Below are records; reproduce exactly the lines from the one that has "input wire logic [$bits(bus_i.wb_we_i)-1:0]" through the one that has "assign bus_i.raddr_a_i = bus_raddr_a_i;", ends included, and nothing more.

[Stored data entries]
[Start of Attachment]

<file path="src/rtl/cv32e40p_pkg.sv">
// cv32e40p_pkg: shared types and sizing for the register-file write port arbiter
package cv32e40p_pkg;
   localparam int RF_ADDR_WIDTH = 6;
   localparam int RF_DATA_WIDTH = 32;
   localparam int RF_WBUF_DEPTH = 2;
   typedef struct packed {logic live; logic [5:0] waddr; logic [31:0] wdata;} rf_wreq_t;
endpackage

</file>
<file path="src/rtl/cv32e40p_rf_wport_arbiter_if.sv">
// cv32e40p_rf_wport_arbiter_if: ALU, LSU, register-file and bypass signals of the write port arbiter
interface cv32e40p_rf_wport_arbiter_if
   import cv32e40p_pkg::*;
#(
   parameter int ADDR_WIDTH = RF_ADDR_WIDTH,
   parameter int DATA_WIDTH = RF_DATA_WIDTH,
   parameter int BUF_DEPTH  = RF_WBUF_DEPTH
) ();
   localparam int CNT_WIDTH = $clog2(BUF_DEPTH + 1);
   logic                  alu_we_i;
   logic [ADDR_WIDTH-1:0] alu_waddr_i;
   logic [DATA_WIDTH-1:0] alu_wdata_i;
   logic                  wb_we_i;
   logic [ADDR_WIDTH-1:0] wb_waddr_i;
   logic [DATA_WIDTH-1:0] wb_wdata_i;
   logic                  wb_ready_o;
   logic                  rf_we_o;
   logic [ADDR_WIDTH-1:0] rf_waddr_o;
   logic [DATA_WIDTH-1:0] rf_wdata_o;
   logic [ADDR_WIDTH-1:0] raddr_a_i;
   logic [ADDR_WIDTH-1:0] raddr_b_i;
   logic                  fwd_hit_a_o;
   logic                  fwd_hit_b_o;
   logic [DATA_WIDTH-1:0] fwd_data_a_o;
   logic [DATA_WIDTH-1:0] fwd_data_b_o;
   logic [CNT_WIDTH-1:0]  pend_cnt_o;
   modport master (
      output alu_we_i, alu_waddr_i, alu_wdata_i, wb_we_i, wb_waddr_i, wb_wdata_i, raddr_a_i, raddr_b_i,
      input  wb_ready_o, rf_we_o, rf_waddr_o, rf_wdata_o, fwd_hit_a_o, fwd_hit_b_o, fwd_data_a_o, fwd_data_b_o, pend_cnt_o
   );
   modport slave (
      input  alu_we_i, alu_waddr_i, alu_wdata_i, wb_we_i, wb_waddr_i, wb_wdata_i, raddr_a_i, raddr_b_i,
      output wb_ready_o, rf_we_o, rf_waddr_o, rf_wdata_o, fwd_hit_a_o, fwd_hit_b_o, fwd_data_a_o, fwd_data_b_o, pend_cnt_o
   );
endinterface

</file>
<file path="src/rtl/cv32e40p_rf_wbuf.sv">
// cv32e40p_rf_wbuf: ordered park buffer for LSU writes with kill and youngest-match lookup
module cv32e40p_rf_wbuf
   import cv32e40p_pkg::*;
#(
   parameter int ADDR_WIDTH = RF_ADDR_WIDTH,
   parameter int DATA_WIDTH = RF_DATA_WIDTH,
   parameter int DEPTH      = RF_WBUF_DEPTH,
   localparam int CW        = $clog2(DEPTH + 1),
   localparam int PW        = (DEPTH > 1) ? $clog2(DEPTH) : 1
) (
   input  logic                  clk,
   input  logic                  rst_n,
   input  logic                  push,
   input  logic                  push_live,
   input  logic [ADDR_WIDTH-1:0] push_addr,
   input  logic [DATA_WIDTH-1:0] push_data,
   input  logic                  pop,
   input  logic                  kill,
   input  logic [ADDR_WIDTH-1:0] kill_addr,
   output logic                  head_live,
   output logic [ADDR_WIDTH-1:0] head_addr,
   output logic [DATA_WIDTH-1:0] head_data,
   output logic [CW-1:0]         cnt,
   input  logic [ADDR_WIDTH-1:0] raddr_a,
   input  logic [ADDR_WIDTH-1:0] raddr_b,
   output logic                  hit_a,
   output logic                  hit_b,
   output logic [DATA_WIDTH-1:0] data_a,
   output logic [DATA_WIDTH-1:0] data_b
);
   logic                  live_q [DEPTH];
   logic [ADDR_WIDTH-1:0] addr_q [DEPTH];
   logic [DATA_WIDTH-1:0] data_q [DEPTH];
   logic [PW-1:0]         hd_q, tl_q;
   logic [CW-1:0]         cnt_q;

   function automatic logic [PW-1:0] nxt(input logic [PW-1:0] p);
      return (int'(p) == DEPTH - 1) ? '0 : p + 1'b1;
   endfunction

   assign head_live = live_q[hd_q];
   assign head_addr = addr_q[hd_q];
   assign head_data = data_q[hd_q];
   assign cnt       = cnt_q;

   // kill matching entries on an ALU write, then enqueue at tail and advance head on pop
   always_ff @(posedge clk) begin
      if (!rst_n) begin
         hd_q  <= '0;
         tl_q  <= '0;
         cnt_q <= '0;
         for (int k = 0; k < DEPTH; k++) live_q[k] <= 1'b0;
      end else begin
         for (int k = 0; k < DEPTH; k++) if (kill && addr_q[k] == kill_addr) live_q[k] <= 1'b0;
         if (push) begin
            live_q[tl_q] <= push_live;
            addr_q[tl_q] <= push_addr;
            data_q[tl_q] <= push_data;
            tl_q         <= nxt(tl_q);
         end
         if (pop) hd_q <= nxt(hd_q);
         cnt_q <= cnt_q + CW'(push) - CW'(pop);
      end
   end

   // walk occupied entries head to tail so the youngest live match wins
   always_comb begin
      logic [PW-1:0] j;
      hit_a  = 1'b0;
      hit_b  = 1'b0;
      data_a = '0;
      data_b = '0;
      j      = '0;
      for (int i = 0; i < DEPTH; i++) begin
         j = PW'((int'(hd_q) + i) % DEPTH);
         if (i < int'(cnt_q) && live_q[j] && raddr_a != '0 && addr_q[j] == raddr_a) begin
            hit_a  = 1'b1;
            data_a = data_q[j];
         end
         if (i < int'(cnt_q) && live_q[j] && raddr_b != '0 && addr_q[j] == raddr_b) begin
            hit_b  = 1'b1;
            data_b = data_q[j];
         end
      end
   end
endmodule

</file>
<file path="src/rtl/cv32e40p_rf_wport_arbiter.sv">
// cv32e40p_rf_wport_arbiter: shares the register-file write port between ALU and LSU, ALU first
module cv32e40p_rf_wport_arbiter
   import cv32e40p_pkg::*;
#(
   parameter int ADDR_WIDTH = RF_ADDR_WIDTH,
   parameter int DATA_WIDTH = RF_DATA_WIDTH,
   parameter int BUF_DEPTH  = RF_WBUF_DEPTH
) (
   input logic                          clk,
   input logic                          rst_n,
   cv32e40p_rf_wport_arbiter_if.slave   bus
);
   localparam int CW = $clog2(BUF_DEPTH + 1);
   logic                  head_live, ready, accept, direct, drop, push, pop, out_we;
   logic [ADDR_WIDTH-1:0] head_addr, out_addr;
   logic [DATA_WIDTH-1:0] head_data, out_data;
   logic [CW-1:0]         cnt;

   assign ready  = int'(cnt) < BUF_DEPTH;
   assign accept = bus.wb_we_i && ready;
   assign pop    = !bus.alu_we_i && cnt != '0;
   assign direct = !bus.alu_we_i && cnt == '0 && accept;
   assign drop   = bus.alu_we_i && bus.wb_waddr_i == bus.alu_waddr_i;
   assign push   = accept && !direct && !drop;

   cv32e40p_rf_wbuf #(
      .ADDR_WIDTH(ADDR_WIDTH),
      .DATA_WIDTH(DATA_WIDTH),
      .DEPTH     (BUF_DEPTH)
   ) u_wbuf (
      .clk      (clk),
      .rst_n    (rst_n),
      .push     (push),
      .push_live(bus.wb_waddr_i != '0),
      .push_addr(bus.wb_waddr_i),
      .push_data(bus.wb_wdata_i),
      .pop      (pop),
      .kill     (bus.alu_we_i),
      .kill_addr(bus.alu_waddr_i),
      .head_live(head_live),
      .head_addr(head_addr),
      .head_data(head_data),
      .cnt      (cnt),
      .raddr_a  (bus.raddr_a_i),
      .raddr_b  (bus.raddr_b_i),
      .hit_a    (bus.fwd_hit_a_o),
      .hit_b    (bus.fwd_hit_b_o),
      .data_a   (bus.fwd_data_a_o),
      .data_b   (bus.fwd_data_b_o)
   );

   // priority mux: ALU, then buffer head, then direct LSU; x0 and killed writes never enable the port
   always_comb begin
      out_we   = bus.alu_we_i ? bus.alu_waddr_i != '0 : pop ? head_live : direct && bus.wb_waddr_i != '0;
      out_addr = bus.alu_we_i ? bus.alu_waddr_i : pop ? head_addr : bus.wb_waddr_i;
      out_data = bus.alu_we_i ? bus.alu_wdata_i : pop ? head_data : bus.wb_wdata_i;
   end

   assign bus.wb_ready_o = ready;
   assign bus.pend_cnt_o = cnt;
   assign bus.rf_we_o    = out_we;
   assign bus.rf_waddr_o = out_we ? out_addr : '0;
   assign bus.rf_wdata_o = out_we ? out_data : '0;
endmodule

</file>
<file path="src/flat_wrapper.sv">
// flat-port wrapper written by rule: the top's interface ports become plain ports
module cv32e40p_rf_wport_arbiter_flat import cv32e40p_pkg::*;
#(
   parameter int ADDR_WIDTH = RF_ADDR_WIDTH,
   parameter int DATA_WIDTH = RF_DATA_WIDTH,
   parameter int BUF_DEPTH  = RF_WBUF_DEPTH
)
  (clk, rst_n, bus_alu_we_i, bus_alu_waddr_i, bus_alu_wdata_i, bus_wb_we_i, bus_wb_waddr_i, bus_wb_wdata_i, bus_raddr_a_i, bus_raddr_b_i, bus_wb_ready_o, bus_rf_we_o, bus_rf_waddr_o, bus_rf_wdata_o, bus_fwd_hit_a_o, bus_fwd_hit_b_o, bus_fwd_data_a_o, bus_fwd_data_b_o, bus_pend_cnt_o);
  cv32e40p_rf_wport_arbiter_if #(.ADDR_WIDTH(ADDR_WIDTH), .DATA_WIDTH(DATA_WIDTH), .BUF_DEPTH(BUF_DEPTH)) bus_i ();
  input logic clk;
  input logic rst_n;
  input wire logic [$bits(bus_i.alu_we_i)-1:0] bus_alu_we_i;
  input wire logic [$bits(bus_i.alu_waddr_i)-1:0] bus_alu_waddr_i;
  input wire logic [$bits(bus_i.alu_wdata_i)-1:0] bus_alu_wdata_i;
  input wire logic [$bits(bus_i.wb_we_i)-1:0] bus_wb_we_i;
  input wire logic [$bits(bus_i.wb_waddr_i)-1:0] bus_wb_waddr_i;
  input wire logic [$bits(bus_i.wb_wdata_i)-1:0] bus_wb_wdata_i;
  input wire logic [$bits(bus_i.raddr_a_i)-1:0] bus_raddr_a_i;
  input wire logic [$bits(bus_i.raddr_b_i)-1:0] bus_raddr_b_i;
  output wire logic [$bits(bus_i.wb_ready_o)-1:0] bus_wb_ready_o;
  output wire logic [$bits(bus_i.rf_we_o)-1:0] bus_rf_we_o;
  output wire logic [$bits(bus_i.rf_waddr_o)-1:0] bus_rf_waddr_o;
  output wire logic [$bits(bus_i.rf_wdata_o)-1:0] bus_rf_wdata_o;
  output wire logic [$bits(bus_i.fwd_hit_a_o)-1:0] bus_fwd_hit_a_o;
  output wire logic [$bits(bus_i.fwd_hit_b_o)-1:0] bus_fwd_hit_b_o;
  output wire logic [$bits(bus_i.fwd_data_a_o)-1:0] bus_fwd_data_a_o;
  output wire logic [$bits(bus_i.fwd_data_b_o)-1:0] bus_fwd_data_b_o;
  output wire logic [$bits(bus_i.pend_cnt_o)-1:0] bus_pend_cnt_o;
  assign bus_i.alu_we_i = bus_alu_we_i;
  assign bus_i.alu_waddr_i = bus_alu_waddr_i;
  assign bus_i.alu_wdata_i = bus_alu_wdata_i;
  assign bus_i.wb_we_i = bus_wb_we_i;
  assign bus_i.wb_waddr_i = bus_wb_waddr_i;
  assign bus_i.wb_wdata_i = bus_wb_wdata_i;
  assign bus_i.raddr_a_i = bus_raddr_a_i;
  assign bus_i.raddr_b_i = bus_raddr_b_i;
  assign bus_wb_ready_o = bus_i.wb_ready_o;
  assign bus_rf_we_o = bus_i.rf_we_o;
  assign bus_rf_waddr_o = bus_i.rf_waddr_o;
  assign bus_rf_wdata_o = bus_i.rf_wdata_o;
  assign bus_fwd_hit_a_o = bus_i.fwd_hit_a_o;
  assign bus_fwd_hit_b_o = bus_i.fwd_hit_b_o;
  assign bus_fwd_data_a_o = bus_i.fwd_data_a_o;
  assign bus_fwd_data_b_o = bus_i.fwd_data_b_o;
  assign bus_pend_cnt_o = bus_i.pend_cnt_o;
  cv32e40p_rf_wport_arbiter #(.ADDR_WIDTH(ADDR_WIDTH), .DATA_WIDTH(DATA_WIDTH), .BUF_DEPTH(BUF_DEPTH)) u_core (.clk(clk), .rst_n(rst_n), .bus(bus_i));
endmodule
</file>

[End of Attachment]

• [Answer to this task]
  input wire logic [$bits(bus_i.wb_we_i)-1:0] bus_wb_we_i;
  input wire logic [$bits(bus_i.wb_waddr_i)-1:0] bus_wb_waddr_i;
  input wire logic [$bits(bus_i.wb_wdata_i)-1:0] bus_wb_wdata_i;
  input wire logic [$bits(bus_i.raddr_a_i)-1:0] bus_raddr_a_i;
  input wire logic [$bits(bus_i.raddr_b_i)-1:0] bus_raddr_b_i;
  output wire logic [$bits(bus_i.wb_ready_o)-1:0] bus_wb_ready_o;
  output wire logic [$bits(bus_i.rf_we_o)-1:0] bus_rf_we_o;
  output wire logic [$bits(bus_i.rf_waddr_o)-1:0] bus_rf_waddr_o;
  output wire logic [$bits(bus_i.rf_wdata_o)-1:0] bus_rf_wdata_o;
  output wire logic [$bits(bus_i.fwd_hit_a_o)-1:0] bus_fwd_hit_a_o;
  output wire logic [$bits(bus_i.fwd_hit_b_o)-1:0] bus_fwd_hit_b_o;
  output wire logic [$bits(bus_i.fwd_data_a_o)-1:0] bus_fwd_data_a_o;
  output wire logic [$bits(bus_i.fwd_data_b_o)-1:0] bus_fwd_data_b_o;
  output wire logic [$bits(bus_i.pend_cnt_o)-1:0] bus_pend_cnt_o;
  assign bus_i.alu_we_i = bus_alu_we_i;
  assign bus_i.alu_waddr_i = bus_alu_waddr_i;
  assign bus_i.alu_wdata_i = bus_alu_wdata_i;
  assign bus_i.wb_we_i = bus_wb_we_i;
  assign bus_i.wb_waddr_i = bus_wb_waddr_i;
  assign bus_i.wb_wdata_i = bus_wb_wdata_i;
  assign bus_i.raddr_a_i = bus_raddr_a_i;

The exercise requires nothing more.